Implement an FFT on a Multicore Processor and an FPGA
This example shows you how to take advantage of a multicore processor target with FPGA acceleration by graphically partitioning a model. This example requires Simulink Coder™ to generate multi-threaded code and HDL Coder™ to generate HDL code. You cannot generate HDL code on Macintosh systems.
Several modern processors include multicore processors integrated with FPGA components to create high-performance applications. These require multicore and FPGA programming, including programming of parallel threads, HDL, and communication interfaces between the cores of the system. Simulink™ allows you to take advantage of these approaches by graphically partitioning your algorithms and by assigning the software generated from those partitions to threads on your processor and to modules on your FPGA. The example uses one application level model to generate one executable, consisting of multiple threads and HDL code, to take advantage of the hardware parallelism of the FPGA. This is illustrated in the figure below.
Load the example model:
All concurrent execution settings for this model can be accessed in the Concurrent Execution dialog box (Configuration Parameters>Solvers>Configure Tasks).
The first step to implement our algorithm is to define structural elements of our target architecture. This includes structural elements of the hardware, such as the number and type of processing nodes (CPU, FPGA) and the communication channels (AXI, PCI).
This also includes software settings in the model's Configuration Parameters (e.g. System Target File, hardware Implementation, data transfer settings). In this example we have selected the pre-configured target architecture 'Sample architecture'. This architecture uses your desktop as a stand-in for the deployment process.
Partitioning and Mapping the Model
Partition the model to decide which functions run sequentially and which run concurrently.
The example model is partitioned explicitly, consisting of MATLAB System blocks, a Model block, an Atomic Subsystem and an Outport block. Explicit partitioning creates partitions based on these blocks at the root-level of the model. Implicit partitioning, on the other hand, creates partitions based on the block sample times and other scheduling constraints.
After partitioning the model, you can map partitions to CPU tasks and FPGA nodes. You can change the mapping for design space exploration, through the GUI or the API. During mapping, signals will be auto-mapped to channels.
You can change how the blocks are mapped to the threads and to the FPGA in the Concurrent Execution dialog box.

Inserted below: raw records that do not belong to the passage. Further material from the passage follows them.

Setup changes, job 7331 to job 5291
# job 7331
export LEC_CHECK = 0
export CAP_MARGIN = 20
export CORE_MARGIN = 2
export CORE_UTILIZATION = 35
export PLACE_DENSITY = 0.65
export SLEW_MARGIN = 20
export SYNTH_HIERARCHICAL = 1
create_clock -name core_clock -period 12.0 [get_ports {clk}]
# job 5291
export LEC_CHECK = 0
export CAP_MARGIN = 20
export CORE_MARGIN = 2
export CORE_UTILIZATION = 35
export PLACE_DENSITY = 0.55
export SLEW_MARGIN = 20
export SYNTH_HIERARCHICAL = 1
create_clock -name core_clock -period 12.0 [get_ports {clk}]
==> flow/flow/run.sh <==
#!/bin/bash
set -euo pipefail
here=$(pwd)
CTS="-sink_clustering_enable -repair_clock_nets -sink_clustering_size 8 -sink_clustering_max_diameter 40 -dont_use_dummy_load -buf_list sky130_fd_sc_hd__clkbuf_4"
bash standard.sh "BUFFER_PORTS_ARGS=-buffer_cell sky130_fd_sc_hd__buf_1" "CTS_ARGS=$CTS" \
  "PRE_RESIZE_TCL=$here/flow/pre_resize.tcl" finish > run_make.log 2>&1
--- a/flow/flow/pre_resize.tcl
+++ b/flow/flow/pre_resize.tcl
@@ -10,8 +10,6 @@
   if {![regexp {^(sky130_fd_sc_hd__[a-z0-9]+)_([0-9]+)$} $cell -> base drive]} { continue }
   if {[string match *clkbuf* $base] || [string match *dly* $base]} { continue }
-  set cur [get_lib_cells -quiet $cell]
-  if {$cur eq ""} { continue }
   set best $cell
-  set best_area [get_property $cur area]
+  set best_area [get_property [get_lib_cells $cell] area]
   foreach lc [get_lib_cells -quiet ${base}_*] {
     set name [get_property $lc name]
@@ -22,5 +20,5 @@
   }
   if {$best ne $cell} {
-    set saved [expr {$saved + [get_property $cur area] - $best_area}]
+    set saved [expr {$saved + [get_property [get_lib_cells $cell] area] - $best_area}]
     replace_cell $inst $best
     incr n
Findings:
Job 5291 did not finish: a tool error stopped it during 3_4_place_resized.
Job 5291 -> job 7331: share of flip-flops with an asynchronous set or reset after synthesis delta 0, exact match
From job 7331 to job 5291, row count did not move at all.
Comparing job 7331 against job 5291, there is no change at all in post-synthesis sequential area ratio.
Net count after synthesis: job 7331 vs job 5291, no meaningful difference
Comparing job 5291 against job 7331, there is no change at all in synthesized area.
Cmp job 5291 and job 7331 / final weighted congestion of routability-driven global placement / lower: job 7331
Source: an optimization exercise on an open RTL-to-GDS flow (aim: small area). Production flows keep margins and buffers that such runs may drop.
The RTL was checked by simulation tests, not by an equivalence proof against the original design.
Power figures rest on the tool's default switching activity, not on a simulated workload.

**flow/design.v**
```verilog
`default_nettype none
package frameGenPkg;
  localparam int BYTE_W   = 8;
  localparam int STAMP_W  = 24;   
  localparam int FRAMES_W = 8;    
  localparam int PCNT_W   = 13;   
  localparam int TS_W     = 6;    
  localparam int FIFO_AF_LEVEL = 240;   
  localparam logic [39:0] HIT_RECORD = {
    2'b00,      
    5'd4,       
    7'd28,      
    13'h1555,   
    13'h00E0    
  };
endpackage
`default_nettype wire
`timescale 1ns/1ps
`default_nettype none
import frameGenPkg::*;
module burstTimer (
  input  wire                 CLK,
  input  wire                 RST,
  input  wire                 nimIn,
  input  wire                 regTrigger,
  output logic                nimOut,
  output logic                startPulse,
  output logic [STAMP_W-1:0]  eventNumber,
  output logic [TS_W-1:0]     stamp
);
  logic              armed;
  logic [PCNT_W-1:0] periodCnt;
  logic [PCNT_W-1:0] periodInc;
  logic              tsValid;
  assign armed     = nimIn | regTrigger;
  assign periodInc = periodCnt + 1'b1;
  always_ff @(posedge CLK) begin
    if (RST) nimOut <= 1'b0;
    else     nimOut <= armed;
  end
  always_ff @(posedge CLK) begin
    if (RST || !armed || periodCnt[PCNT_W-1]) periodCnt <= '0;
    else                                      periodCnt <= periodInc;
  end
  logic evShift;
  logic evCarry;
  assign evShift = !periodCnt[PCNT_W-1] && (&periodCnt[11:5]) && (periodCnt[4] || periodCnt[3]);
  always_ff @(posedge CLK) begin
    if (RST || !armed)  eventNumber <= '0;
    else if (evShift)   eventNumber <= {eventNumber[0] ^ evCarry, eventNumber[STAMP_W-1:1]};
  end
  always_ff @(posedge CLK) begin
    if (evShift) evCarry <= evCarry & eventNumber[0];
    else         evCarry <= 1'b1;
  end
  assign startPulse = armed && periodCnt[PCNT_W-1];
  always_ff @(posedge CLK) begin
    if (RST || !armed)   tsValid <= 1'b0;
    else if (startPulse) tsValid <= 1'b1;
  end
  assign stamp = tsValid ? periodInc[PCNT_W-1:7] : '0;
endmodule
`default_nettype wire
`timescale 1ns/1ps
`default_nettype none
import frameGenPkg::*;
module frameBuilder (
  input  wire                 CLK,
  input  wire                 RST,
  input  wire                 startPulse,
  input  wire  [FRAMES_W-1:0] frameCount,
  input  wire                 almostFull,
  output logic                wrEn,         
  output logic                burstStart,   
  output logic                frameStart,   
  output logic                footerStart,  
  output logic                frameEnd,     
  output logic                lastFrame
);
  logic                busy;
  logic [FRAMES_W-1:0] framesLeft;
  assign lastFrame  = (framesLeft == FRAMES_W'(1));
  assign wrEn       = busy && !almostFull;   
  assign burstStart = !busy && !almostFull && startPulse && (frameCount != '0);
  logic [6:0] wpos;
  localparam logic [6:0] WP_FIRST  = 7'd0;
  localparam logic [6:0] WP_FOOTER = 7'd4;
  localparam logic [6:0] WP_LAST   = 7'd75;
  assign frameStart  = wrEn && wpos == WP_FIRST;
  assign footerStart = wrEn && wpos == WP_FOOTER;
  assign frameEnd    = wrEn && wpos == WP_LAST;
  always_ff @(posedge CLK) begin
    if (RST) begin
      busy <= 1'b0;
      wpos <= WP_FIRST;
    end else if (burstStart) begin
      busy <= 1'b1;
    end else if (wrEn) begin
      if (wpos == WP_LAST) begin
        wpos <= WP_FIRST;
        if (lastFrame) busy <= 1'b0;
      end else begin
        wpos <= {wpos[5:0], ~(wpos[6] ^ wpos[5])};
      end
    end
  end
  always_ff @(posedge CLK) begin
    if (burstStart)    framesLeft <= frameCount;
    else if (frameEnd) framesLeft <= framesLeft - 1'b1;
  end
endmodule
`default_nettype wire
`timescale 1ns/1ps
`default_nettype none
import frameGenPkg::*;
module txByteFifo (
  input  wire                CLK,
  input  wire                RST,
  input  wire                wrEn,
  input  wire                burstStart,
  input  wire                frameStart,
  input  wire                footerStart,
  input  wire  [STAMP_W-1:0] eventNumber,
  input  wire                lastFrame,
  input  wire  [TS_W-1:0]    stamp,
  input  wire                txFull,
  output logic               almostFull,
  output logic               txWr,
  output logic [BYTE_W-1:0]  txData
);
  logic [STAMP_W-1:0] evMem   [4];
  logic               lastMem [4];
  logic [TS_W-1:0]    tsMem   [4];
  logic [1:0] evWr, frWr, evRd, frRd;
  logic [7:0] count;
  logic       doRd;
  assign doRd       = !txFull && (count != '0);
  assign almostFull = (count[7:4] == 4'hF);   
  always_ff @(posedge CLK) begin
    if (burstStart)  evMem[evWr] <= eventNumber;
    if (footerStart) tsMem[frWr] <= stamp;
  end
  always_ff @(posedge CLK) begin
    for (int i = 0; i < 4; i++) begin
      if (RST && i == 3)                    lastMem[i] <= 1'b1;
      else if (frameStart && frWr == 2'(i)) lastMem[i] <= lastFrame;
    end
  end
  always_ff @(posedge CLK) begin
    if (RST) begin
      evWr  <= '0;
      frWr  <= '0;
      count <= '0;
    end else begin
      if (burstStart)  evWr <= evWr + 1'b1;
      if (footerStart) frWr <= frWr + 1'b1;
      case ({wrEn, doRd})
        2'b10:   count <= count + 1'b1;
        2'b01:   count <= count - 1'b1;
        default: count <= count;
      endcase
    end
  end
  logic               curLast;
  logic [STAMP_W-1:0] curEv;
  logic [TS_W-1:0]    curTs;
  assign curLast = lastMem[frRd];
  assign curEv   = evMem[evRd];
  assign curTs   = tsMem[frRd];
  logic [7:0] rpos;
  localparam logic [7:0] RP_FIRST = 8'd0;
  localparam logic [7:0] RP_LAST  = 8'd153;
  always_comb begin
    case (rpos)
      8'd0: txData = 8'hAA;
      8'd1: txData = 8'h80;
      8'd2: txData = 8'h00;
      8'd3: txData = {7'd0, curEv[23]};
      8'd4: txData = curEv[22:15];
      8'd5: txData = curEv[14:7];
      8'd6: txData = {curEv[6:0], curLast};
      8'd7: txData = 8'h00;
      8'd8: txData = 8'h00;
      8'd9: txData = 8'h10;
      8'd16: txData = 8'h08;
      8'd17: txData = 8'h72;
      8'd18: txData = 8'hAA;
      8'd19: txData = 8'hA0;
      8'd20: txData = 8'hE0;
      8'd21: txData = 8'h08;
      8'd22: txData = 8'h72;
      8'd23: txData = 8'hAA;
      8'd24: txData = 8'hA0;
      8'd25: txData = 8'hE0;
      8'd32: txData = 8'h08;
      8'd33: txData = 8'h72;
      8'd34: txData = 8'hAA;
      8'd35: txData = 8'hA0;
      8'd36: txData = 8'hE0;
      8'd37: txData = 8'h08;
      8'd38: txData = 8'h72;
      8'd39: txData = 8'hAA;
      8'd40: txData = 8'hA0;
      8'd41: txData = 8'hE0;
      8'd48: txData = 8'h08;
      8'd49: txData = 8'h72;
      8'd50: txData = 8'hAA;
      8'd51: txData = 8'hA0;
      8'd52: txData = 8'hE0;
      8'd53: txData = 8'h08;
      8'd54: txData = 8'h72;
      8'd55: txData = 8'hAA;
      8'd56: txData = 8'hA0;
      8'd57: txData = 8'hE0;
      8'd64: txData = 8'h08;
      8'd65: txData = 8'h72;
      8'd66: txData = 8'hAA;
      8'd67: txData = 8'hA0;
      8'd68: txData = 8'hE0;
      8'd69: txData = 8'h08;
      8'd70: txData = 8'h72;
      8'd71: txData = 8'hAA;
      8'd72: txData = 8'hA0;
      8'd73: txData = 8'hE0;
      8'd80: txData = 8'h08;
      8'd81: txData = 8'h72;
      8'd82: txData = 8'hAA;
      8'd83: txData = 8'hA0;
      8'd84: txData = 8'hE0;
      8'd85: txData = 8'h08;
      8'd86: txData = 8'h72;
      8'd87: txData = 8'hAA;
      8'd88: txData = 8'hA0;
      8'd89: txData = 8'hE0;
      8'd96: txData = 8'h08;
      8'd97: txData = 8'h72;
      8'd98: txData = 8'hAA;
      8'd99: txData = 8'hA0;
      8'd100: txData = 8'hE0;
      8'd101: txData = 8'h08;
      8'd102: txData = 8'h72;
      8'd103: txData = 8'hAA;
      8'd104: txData = 8'hA0;
      8'd105: txData = 8'hE0;
      8'd112: txData = 8'h08;
      8'd113: txData = 8'h72;
      8'd114: txData = 8'hAA;
      8'd115: txData = 8'hA0;
      8'd116: txData = 8'hE0;
      8'd117: txData = 8'h08;
      8'd118: txData = 8'h72;
      8'd119: txData = 8'hAA;
      8'd120: txData = 8'hA0;
      8'd121: txData = 8'hE0;
      8'd128: txData = 8'h08;
      8'd129: txData = 8'h72;
      8'd130: txData = 8'hAA;
      8'd131: txData = 8'hA0;
      8'd132: txData = 8'hE0;
      8'd133: txData = 8'h08;
      8'd134: txData = 8'h72;
      8'd135: txData = 8'hAA;
      8'd136: txData = 8'hA0;
      8'd137: txData = 8'hE0;
      8'd144: txData = 8'hEA;
      8'd145: txData = 8'h80;
      8'd146: txData = 8'h00;
      8'd147: txData = {curTs, 1'b0, curEv[23]};
      8'd148: txData = curEv[22:15];
      8'd149: txData = curEv[14:7];
      8'd150: txData = {curEv[6:0], curLast};
      8'd151: txData = 8'h00;
      8'd152: txData = 8'h00;
      8'd153: txData = 8'h10;
      default: txData = 8'h00;
    endcase
  end
  always_ff @(posedge CLK) begin
    if (RST) begin
      evRd <= 2'd3;
      frRd <= 2'd3;
      rpos <= RP_LAST;
    end else if (doRd) begin
      if (rpos == RP_LAST) begin
        rpos <= RP_FIRST;
        frRd <= frRd + 1'b1;
        if (curLast) evRd <= evRd + 1'b1;
      end else begin
        rpos <= (rpos[3:0] == 4'd9) ? {rpos[7:4] + 1'b1, 4'd0} : {rpos[7:4], rpos[3:0] + 1'b1};
      end
    end
  end
  always_ff @(posedge CLK) begin
    if (RST) txWr <= 1'b0;
    else     txWr <= doRd;
  end
endmodule
`default_nettype wire
`timescale 1ns/1ps
`default_nettype none
import frameGenPkg::*;
module frameSource (
  input  wire                 CLK,
  input  wire                 RST,
  input  wire                 nimIn,
  input  wire                 regTrigger,
  input  wire  [FRAMES_W-1:0] frameCount,
  input  wire                 txFull,
  output wire                 nimOut,
  output wire                 txWr,
  output wire  [BYTE_W-1:0]   txData
);
  wire               startPulse;
  wire [STAMP_W-1:0] eventNumber;
  wire [TS_W-1:0]    stamp;
  wire wrEn, burstStart, frameStart, footerStart, frameEnd, lastFrame;
  wire almostFull;
  burstTimer i_burstTimer (
    .CLK         (CLK),
    .RST         (RST),
    .nimIn       (nimIn),
    .regTrigger  (regTrigger),
    .nimOut      (nimOut),
    .startPulse  (startPulse),
    .eventNumber (eventNumber),
    .stamp       (stamp)
  );
  frameBuilder i_frameBuilder (
    .CLK         (CLK),
    .RST         (RST),
    .startPulse  (startPulse),
    .frameCount  (frameCount),
    .almostFull  (almostFull),
    .wrEn        (wrEn),
    .burstStart  (burstStart),
    .frameStart  (frameStart),
    .footerStart (footerStart),
    .frameEnd    (frameEnd),
    .lastFrame   (lastFrame)
  );
  txByteFifo i_txByteFifo (
    .CLK         (CLK),
    .RST         (RST),
    .wrEn        (wrEn),
    .burstStart  (burstStart),
    .frameStart  (frameStart),
    .footerStart (footerStart),
    .eventNumber (eventNumber),
    .lastFrame   (lastFrame),
    .stamp       (stamp),
    .txFull      (txFull),
    .almostFull  (almostFull),
    .txWr        (txWr),
    .txData      (txData)
  );
endmodule
`default_nettype wire
```
**flow/standard.sh**
```bash
#!/bin/bash
# synth_recipe.tcl (not shown) runs the flow's synth.tcl, then flattens the netlist and writes it again
# the make line also repeats each setting of config.mk as NAME=value (left out here)
make -C /OpenROAD-flow-scripts/flow DESIGN_CONFIG=/design/flow/config.mk WORK_HOME=/design/flow/orfs CLKGATE_MAP_FILE= SYNTH_SCRIPT=/design/flow/synth_recipe.tcl "${@:-finish}"
```
**flow/config.mk**
```make
export PLATFORM = sky130hd
export DESIGN_NAME = frameSource
export DESIGN_NICKNAME = frameSource
export VERILOG_FILES = /design/flow/design.v
export SDC_FILE = /design/flow/constraint.sdc
export NUM_CORES = 4
export LEC_CHECK = 0
export CAP_MARGIN = 20
export CORE_MARGIN = 2
export CORE_UTILIZATION = 70
export SLEW_MARGIN = 20
```
**flow/constraint.sdc**
```tcl
create_clock -name core_clock -period 5.0 [get_ports {CLK}]
set_input_delay 1.0000 -clock core_clock [delete_from_list [all_inputs] [get_ports {CLK}]]
set_output_delay 1.0000 -clock core_clock [all_outputs]
set_load 0.01 [all_outputs]
```
**flow/flow/run.sh**
```bash
#!/bin/bash
# Standard synthesis and layout (the standard.sh); only the clock tree
# options (no dummy loads, bigger sink clusters), the port buffer cell and
# the knobs in opts.sh differ from the standard flow's own flow.
set -euo pipefail
source flow/opts.sh
bash standard.sh synth > synth.log 2>&1
export CTS_ARGS="-sink_clustering_enable -repair_clock_nets -dont_use_dummy_load $CTS_OPTS"
export BUFFER_PORTS_ARGS="-buffer_cell sky130_fd_sc_hd__buf_1"
bash standard.sh > layout.log 2>&1
```
**flow/flow/opts.sh**
```bash
CTS_OPTS="-buf_list sky130_fd_sc_hd__clkbuf_8 -sink_clustering_size 20 -sink_clustering_max_diameter 60"
```
==> results of run 1 <==
[flip-flops by register name, indices dropped and copies added (netlist names), 2 cells and up, named ones only]
register and count:
i_frameBuilder.framesLeft 8, i_txByteFifo.evWr 2, i_txByteFifo.evRd 2, i_txByteFifo.count 8, i_txByteFifo.tsMem 24, i_txByteFifo.frWr 2
i_txByteFifo.lastMem 4, i_burstTimer.eventNumber 24, i_frameBuilder.wpos 7, i_txByteFifo.rpos 8, i_burstTimer.periodCnt 13, i_txByteFifo.evMem 96
i_txByteFifo.frRd 2
[synth_stat cells, drive strengths merged (14+ instances only)]
| cell type | number |
|---|---|
| edfxtp | 131 |
| dfxtp | 78 |
| nand2 | 62 |
| nor2 | 55 |
| nand3 | 45 |
| o21ai | 43 |
| mux4 | 30 |
| ha | 28 |
| inv | 23 |
| clkbuf | 21 |
| a21oi | 20 |
| xnor2 | 18 |
| nor2b | 14 |
[report_power, final]
part / internal (mW) / switching, mW / total [mW]
Clock: 0.272 / 0.471 / 0.743
Sequential: 1.81 / 0.00183 / 1.81
Combinational: 0.00635 / 0.0216 / 0.0279
[worst paths after layout]
kind / slack [ps] / cells after the start / end
worst min-delay path: 500 / 2 / i_frameBuilder.wpos[5]
worst min register to register: 500 / 2 / i_frameBuilder.wpos[5]
worst max register to register: 1790 / 9 / i_txByteFifo.count[7]
worst max-delay path: 930 / 8 / txData[5]
[area by class of cell]
type	instances	area, sq um	share of cell area (%)
repair buffers	32	157.7	1.666
flip-flops and latches	209	5495	58.08
inverters	23	86.33	0.9125
clock buffers	15	206.4	2.182
multi-input cells	449	3301	34.89
well taps	172	215.2	2.275
[metrics by stage]
stage               total power [mW]  hold WS, ps  utilization, %  cells
finish                         2.583        499.0           74.98    900
global route                   2.658        512.2           74.98    900
CTS                            2.604        496.4           74.98    900
detailed placement             1.879        479.8           73.34    885
global placement               1.878        444.7           73.34    885
floorplan                      1.868        430.2               -    715
[metal layers]
| metal | vias up | global-route usage [%] | wire [um] |
|---|---|---|---|
| met5 | - | 0 | 0 |
| met4 | 0 | 4.744 | 267 |
| met3 | 28 | 3.198 | 1039 |
| met2 | 195 | 42.69 | 8272 |
| met1 | 2701 | 35.17 | 7260 |
| li1 | 2654 | - | - |
[worst max-delay path: cells and delay by family, from the launching register on]
| kind | cells | cell delay (ps) |
|---|---|---|
| AOI/OAI and AO/OA | 4 | 1120 |
| and+or+nand+nor | 1 | 560 |
| buffers and inverters | 2 | 270 |
| DFF | 1 | 400 |
| adders and majority gates | 1 | 230 |
[logic make-up after synthesis]
kind of cell	after synthesis	synth area share (%)
buffers and inverters	57	2.622
adder cells (fa/ha/maj)	29	4.106
multiplexers	46	9.322
flip-flops	209	60.92
AO/OA/AOI/OAI	109	7.574
XOR/XNOR	29	2.816
AND/OR/NAND/NOR	236	12.64
==> results.json, run 1 <==
{
  "status": "complete, no violations",
  "cts_buffers": 15,
  "clockBufferDepth": 3,
  "antenna_found_initial": 0,
  "rsz0062_at_grt": "false",
  "r2r-start": "i_txByteFifo.count[4]",
  "initial_core_util_pct": 71.48,
  "p_per_area_nw_per_um2": 273.0,
  "grt_remaining_overflow": 0,
  "pin_count": 23,
  "track_usage_pct": 24.94,
  "grt_pass1_wl_um": 27720,
  "yosys.area.top_type": "edfxtp_1",
  "nets": 772,
  "crit_chain": "inv_1, ha_1, a2111oi_0, o21ai_0, a21oi_1, o32ai_1, or4_1, buf_1",
  "core_area_sq_um": 12620,
  "finalSetupViolations": 0,
  "wirelength_um": 16840,
  "cp_slowest_cell": "a2111oi_0",
  "min_from": "i_frameBuilder.wpos[4]",
  "cts_tree": "built",
  "viasPerCell": 6.198,
  "synth-edff-count": 131,
  "drive_gt1_share_pct": 8.791,
  "drt_pre_antenna_iters": 5,
  "critPathMaxFanout": 5,
  "cts.repair.resized": 0,
  "crit_arrival_ps": 3070,
  "clk-insertion-delay-late_ps": 490,
  "synth_top_cell_area_share_pct": 43.61,
  "row_count": 41,
  "die_w_um": 117.5,
  "netlist_area_sq_um": 9020,
  "cts_num_sinks": 209,
  "crit_path_start_kind": "register",
  "cts_hold_buf": 0,
  "leakagePower_nw": 3.315,
  "chipHeight_um": 117.5,
  "fin_area_sq_um": 9462,
  "routedWlPerCell_um": 18.71,
  "maxSlewViolCount": 0,
  "io_buffers": 22,
  "relSlewSlack_pct": 26.71,
  "finalSetupTns_ps": 0,
  "postCtsSetupBuffers": 0,
  "synth_nets": 757,
  "dp_slack_ps": 1461,
  "hold_viol_final": 0,
  "htree_levels": 1,
  "async_flop_share_pct": 0,
  "hold_class": "reg2reg",
  "skew_ps": 33.42,
  "end_kind": "output port",
  "die-area_sq_um": 13810,
  "gp_congestion": 0.9146,
  "ys.flop_type": "edfxtp_1",
  "drc": 0,
  "final.fill_count": 871,
  "placed_area_sq_um": 9255,
  "setup.worst_path.class": "reg2out",
  "timing.critical_path.from": "i_txByteFifo.rpos[4]",
  "place_hpwl_um": 11340,
  "ant_nets": 0,
  "drv_cap": 0,
  "root_buffer": "clkbuf_8",
  "path_clk_slew_ps": 110,
  "num_antenna_cells": 0,
  "syn_inst": 715,
  "synth_warnings": 4,
  "synth_seq_cells": 209,
  "cp.required_ps": 4000,
  "layout_common_cells": "131 x edfxtp_1, 78 x dfxtp_1, 62 x nand2_1",
  "grt_max_degree": 51,
  "drt_iter0_markers": 534,
  "vias": 5578,
  "area_growth_pct": 4.897,
  "synth_area_leaders": "edfxtp_1 44%, dfxtp_1 17%, mux4_2 7.5%",
  "worst_pin_slew_ps": 1097,
  "fin_crit_ps": 4068,
  "peakVddDrop_v": 0.0003027,
  "grt_pass1_vias": 5597,
  "fmax_ghz": 0.2458,
  "final_common_cell": "edfxtp_1",
  "fin_ws_ps": 931.8,
  "synth_area_per_cell_sq_um": 12.62,
  "cp_slowest_stage_delay_ps": 590,
  "synth.distinct_cells": 58,
  "ys_seq_area_share_pct": 60.92,
  "period_share_pct": 81.36
}
==> inputs of run 2 (changes only) <==
==> flow/flow/opts.sh (replaced) <==
CTS_OPTS="-buf_list sky130_fd_sc_hd__clkbuf_16 -sink_clustering_size 30 -sink_clustering_max_diameter 80"
--- a/flow/config.mk
+++ b/flow/config.mk
@@ -6,6 +6,6 @@
 export NUM_CORES = 4
 export LEC_CHECK = 0
-export CAP_MARGIN = 20
+export CAP_MARGIN = 0
 export CORE_MARGIN = 2
 export CORE_UTILIZATION = 70
-export SLEW_MARGIN = 20
+export SLEW_MARGIN = 0
==> run 2 against run 1 <==
  * Via count up 0.18%
  * Cell area rose by 0.73%
  * Highest routed layer unchanged
  * Hold slack worse by 3.1 ps
  * Clock-buffer cell count shrank 4
  * Still clean on timing, DRC and antenna
  * Worst setup slack improved by 77 ps
  * Register-to-register slack barely moved
  * First-iteration DRC count rose by 4.3%
  * Routed wire length grew 0.44%
  * Cell count is 0.44% lower
  * Total power is 5.2% higher
  * Critical endpoint unchanged
  * Core utilization grew 0.55 points
  * Synthesized area is the same
What follows belongs to an exercise in optimizing a design on an open flow for small area and few clock cycles; a production flow would make more cautious choices. The RTL was checked by simulation tests, not by an equivalence proof against the original design. No activity file was given, so power comes from the tool's default toggle rates.

==> flow/design.v <==
package ti_pkg;
    localparam int FLIT_W = 32;
    typedef logic [FLIT_W-1:0] flit_t;       
    localparam int HEADER_SIZE = 13;
    typedef logic [3:0] hdr_idx_t;           
    typedef logic [7:0] task_idx_t;
    typedef logic [7:0] app_id_t;
    localparam flit_t MESSAGE_DELIVERY = 32'h0000_0001;
    localparam flit_t TASK_ALLOCATION  = 32'h0000_0040;
    localparam flit_t APP_ALLOCATION_REQUEST = 32'h0000_0240;
    localparam flit_t APP_MAPPING_COMPLETE   = 32'h0000_0241;
    localparam int SIZE_WORDS = 4;
endpackage
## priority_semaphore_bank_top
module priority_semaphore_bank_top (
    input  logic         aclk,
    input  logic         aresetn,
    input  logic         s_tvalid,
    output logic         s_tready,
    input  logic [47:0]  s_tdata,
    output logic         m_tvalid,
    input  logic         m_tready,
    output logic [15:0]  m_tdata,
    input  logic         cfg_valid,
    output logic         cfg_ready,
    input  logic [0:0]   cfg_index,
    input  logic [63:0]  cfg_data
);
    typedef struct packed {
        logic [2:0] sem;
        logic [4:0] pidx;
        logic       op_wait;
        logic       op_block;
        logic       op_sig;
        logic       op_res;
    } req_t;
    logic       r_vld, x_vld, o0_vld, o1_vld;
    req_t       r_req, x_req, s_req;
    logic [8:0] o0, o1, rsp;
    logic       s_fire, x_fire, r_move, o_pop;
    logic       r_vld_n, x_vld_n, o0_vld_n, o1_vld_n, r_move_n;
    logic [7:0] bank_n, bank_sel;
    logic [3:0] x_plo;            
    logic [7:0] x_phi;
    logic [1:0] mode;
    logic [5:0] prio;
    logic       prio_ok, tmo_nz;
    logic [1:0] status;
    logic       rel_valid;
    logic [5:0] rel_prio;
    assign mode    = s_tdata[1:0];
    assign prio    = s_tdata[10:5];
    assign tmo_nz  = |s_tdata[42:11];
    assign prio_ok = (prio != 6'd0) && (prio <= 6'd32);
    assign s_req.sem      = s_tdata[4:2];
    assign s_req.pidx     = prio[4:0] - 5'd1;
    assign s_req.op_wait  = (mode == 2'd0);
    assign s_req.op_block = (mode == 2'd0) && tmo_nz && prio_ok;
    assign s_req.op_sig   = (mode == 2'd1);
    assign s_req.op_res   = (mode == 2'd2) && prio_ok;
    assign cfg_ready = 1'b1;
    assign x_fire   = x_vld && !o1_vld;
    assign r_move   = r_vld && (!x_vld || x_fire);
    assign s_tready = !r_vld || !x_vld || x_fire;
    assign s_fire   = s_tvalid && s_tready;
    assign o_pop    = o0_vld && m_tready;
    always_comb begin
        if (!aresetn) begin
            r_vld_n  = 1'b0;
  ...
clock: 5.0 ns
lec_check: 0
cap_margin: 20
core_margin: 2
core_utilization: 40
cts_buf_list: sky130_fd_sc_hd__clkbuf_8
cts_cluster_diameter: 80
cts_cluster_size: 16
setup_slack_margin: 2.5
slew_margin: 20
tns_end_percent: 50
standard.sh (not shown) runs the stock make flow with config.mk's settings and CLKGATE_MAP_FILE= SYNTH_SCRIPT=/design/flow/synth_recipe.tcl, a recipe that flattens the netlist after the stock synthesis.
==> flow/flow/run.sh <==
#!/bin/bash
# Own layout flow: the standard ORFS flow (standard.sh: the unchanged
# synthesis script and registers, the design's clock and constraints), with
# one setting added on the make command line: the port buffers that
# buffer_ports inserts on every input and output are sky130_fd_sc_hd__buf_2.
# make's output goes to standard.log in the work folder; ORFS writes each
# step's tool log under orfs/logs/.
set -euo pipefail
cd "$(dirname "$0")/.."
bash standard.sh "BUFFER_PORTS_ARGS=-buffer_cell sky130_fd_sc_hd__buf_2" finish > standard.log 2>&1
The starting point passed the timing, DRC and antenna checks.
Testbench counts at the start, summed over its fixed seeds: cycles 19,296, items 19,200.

For more information, see Optimize and Deploy on a Multicore Target.
Generate Multithreaded and HDL Code
Double-click on the 'Generate Code and Profile Report' button to generate multithreaded code. In this example, the host computer replaces the target environment. C code is generated for blocks mapped to processor tasks. This code is organized using threads native to the desktop machine. The code snippet shows how threads are created. In addition, HDL code is generated for blocks mapped to hardware nodes. The code snippet below illustrates how the module/entity is created in VHDL.